Researchers with Oxford Archaeology have unearthed remains of Oxford’s ‘lost’ college during the construction of additional student accommodation at Brasenose College’s Frewin Annexe. 

A team from Oxford Archaeology is excavating the site of the former St Mary’s College, which has been described as Oxford University’s ‘lost’ college due to its relative obscurity. The team is working alongside construction firm Beard, which is developing 30 student flats on the site located on New Inn Hall Street. 

The archaeological finds – which include part of the foundations of St Mary’s College – are helping to improve our understanding of the former college.

Intended to be a place of learning for Augustinian canons, St Mary’s College was founded in 1435 and existed for just one hundred and six years. A two-storey college chapel and library were built initially, but attempts to complete the college buildings dragged on with little progress for over eighty years. The college did, however, accept students throughout this time, existing as a residence for canons attending lectures at the university. 

Cardinal Thomas Wolsey, King Henry VIII’s chief adviser, intervened in the 1520s to hasten the construction process; much of the college was constructed under Wolsey’s patronage until Wolsey’s fall from power and death in 1530. 

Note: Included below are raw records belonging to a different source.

Context: an optimization exercise on an open-source flow, tuned for a short achievable clock period and few clock cycles. The choices shown serve that exercise and are no tape-out recipe. Function was checked by simulation only, so behaviour that the tests miss may differ from the original. No activity file was given, so power comes from the tool's default toggle rates.

### design/flow/config.mk
export PLATFORM = sky130hd
export DESIGN_NAME = il_core
export DESIGN_NICKNAME = il_core
export VERILOG_FILES = /design/flow/design.v
export SDC_FILE = /design/flow/constraint.sdc
export NUM_CORES = 4
export LEC_CHECK = 0
export CAP_MARGIN = 20
export CORE_MARGIN = 2
export CORE_UTILIZATION = 40
export SETUP_SLACK_MARGIN = 3.0
export SLEW_MARGIN = 20
### design/flow/constraint.sdc
create_clock -name core_clock -period 8.0 [get_ports {clk}]
set_input_delay 1.6000 -clock core_clock [delete_from_list [all_inputs] [get_ports {clk}]]
set_output_delay 1.6000 -clock core_clock [all_outputs]
set_load 0.01 [all_outputs]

The college ultimately disappeared from history amidst the turmoil of the English Reformation. Henry VIII’s dissolution of the monasteries in the 1530s spelled the end for St Mary’s. The 1534 Act of Supremacy gave Henry ‘supreme power’ over the Church of England, with which he separated England from papal authority and ordered the closure of all monasteries loyal to the pontiff in Rome, including the Augustinians. 

St Mary’s College was disbanded in 1541 and quickly fell into disrepair. The college was one of many Catholic religious facilities to be looted and destroyed during the dissolution of the monasteries, particularly after the legal formalisation of dissolution.

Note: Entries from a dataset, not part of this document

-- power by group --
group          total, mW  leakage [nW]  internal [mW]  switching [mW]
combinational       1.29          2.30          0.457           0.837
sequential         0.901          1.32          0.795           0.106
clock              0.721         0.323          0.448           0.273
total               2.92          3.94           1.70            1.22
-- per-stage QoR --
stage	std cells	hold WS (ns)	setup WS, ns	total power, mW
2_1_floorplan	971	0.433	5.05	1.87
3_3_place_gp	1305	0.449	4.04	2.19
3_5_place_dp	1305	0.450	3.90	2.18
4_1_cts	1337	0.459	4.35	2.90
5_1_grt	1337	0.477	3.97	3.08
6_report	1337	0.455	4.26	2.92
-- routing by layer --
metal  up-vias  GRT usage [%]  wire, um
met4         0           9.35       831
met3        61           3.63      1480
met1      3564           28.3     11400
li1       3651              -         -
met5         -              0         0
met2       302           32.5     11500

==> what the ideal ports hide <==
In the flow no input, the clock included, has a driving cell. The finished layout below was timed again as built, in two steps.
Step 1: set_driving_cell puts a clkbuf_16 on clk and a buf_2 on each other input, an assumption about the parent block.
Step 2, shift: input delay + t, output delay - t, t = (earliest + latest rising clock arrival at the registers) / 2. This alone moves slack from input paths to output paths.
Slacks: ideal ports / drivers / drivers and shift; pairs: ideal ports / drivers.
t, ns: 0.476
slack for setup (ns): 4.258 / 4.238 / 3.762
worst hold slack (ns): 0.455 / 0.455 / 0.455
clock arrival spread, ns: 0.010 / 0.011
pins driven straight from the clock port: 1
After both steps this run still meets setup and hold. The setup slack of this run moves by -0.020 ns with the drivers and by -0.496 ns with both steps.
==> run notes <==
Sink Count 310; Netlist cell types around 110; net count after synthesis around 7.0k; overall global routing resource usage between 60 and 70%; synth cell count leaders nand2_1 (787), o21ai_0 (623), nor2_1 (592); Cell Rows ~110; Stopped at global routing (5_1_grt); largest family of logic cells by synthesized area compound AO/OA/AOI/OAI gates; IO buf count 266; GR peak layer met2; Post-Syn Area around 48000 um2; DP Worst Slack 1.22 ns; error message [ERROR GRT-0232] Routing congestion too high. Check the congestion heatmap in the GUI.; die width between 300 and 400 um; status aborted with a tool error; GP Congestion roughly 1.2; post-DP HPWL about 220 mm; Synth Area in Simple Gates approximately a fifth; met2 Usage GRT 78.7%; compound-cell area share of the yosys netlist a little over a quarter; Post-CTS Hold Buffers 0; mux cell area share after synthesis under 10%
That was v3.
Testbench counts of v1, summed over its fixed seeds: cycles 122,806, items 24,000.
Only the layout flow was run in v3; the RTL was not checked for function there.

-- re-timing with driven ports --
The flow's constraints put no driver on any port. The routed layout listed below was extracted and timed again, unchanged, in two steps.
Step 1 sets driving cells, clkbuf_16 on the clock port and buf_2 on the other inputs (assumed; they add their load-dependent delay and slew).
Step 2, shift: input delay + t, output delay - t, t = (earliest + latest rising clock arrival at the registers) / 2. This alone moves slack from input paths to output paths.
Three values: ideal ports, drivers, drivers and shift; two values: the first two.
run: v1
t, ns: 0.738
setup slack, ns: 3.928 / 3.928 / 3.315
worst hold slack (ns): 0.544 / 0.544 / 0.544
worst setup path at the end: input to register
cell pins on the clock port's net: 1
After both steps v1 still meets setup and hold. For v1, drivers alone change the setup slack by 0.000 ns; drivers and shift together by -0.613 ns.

Other than a rubble wall at the gateway to the Frewin site, nothing now remains of the college above ground. However, the decision to develop Brasenose College’s Frewin Annexe has led to the opportunity to excavate the site of the former St Mary’s. 

Remarkable’ archaeological artefacts have already been recovered, including a complete 17th century stone flagon, a long-cross silver penny, a comb made of bone, and ornately decorated medieval floor tiles.

Archaeologists have found part of the Wolsey phase of construction in the form of a limestone wall foundation, believed to have supported the wall to one of the buildings that likely formed St Mary’s College, possibly the south range of the cloister.  Also unearthed are a series of pits containing butchered animal bones and charcoal, indicating waste disposal from food preparation – possibly evidence of a kitchen area. A stone lined cess pit also suggests, by its size and shape, that it served a relatively high status population: presumably St Mary’s College.

In addition to the college, structures of a house built for a high-status owner in the Norman period have been unearthed. 

Senior project manager at Oxford Archaeology Ben Ford said: “We are hoping to shed light not only on the layout of the lost college of St Mary’s, but also discover evidence that tells us about the lives of some of medieval Oxford’s most powerful Norman families who probably lived at the site.”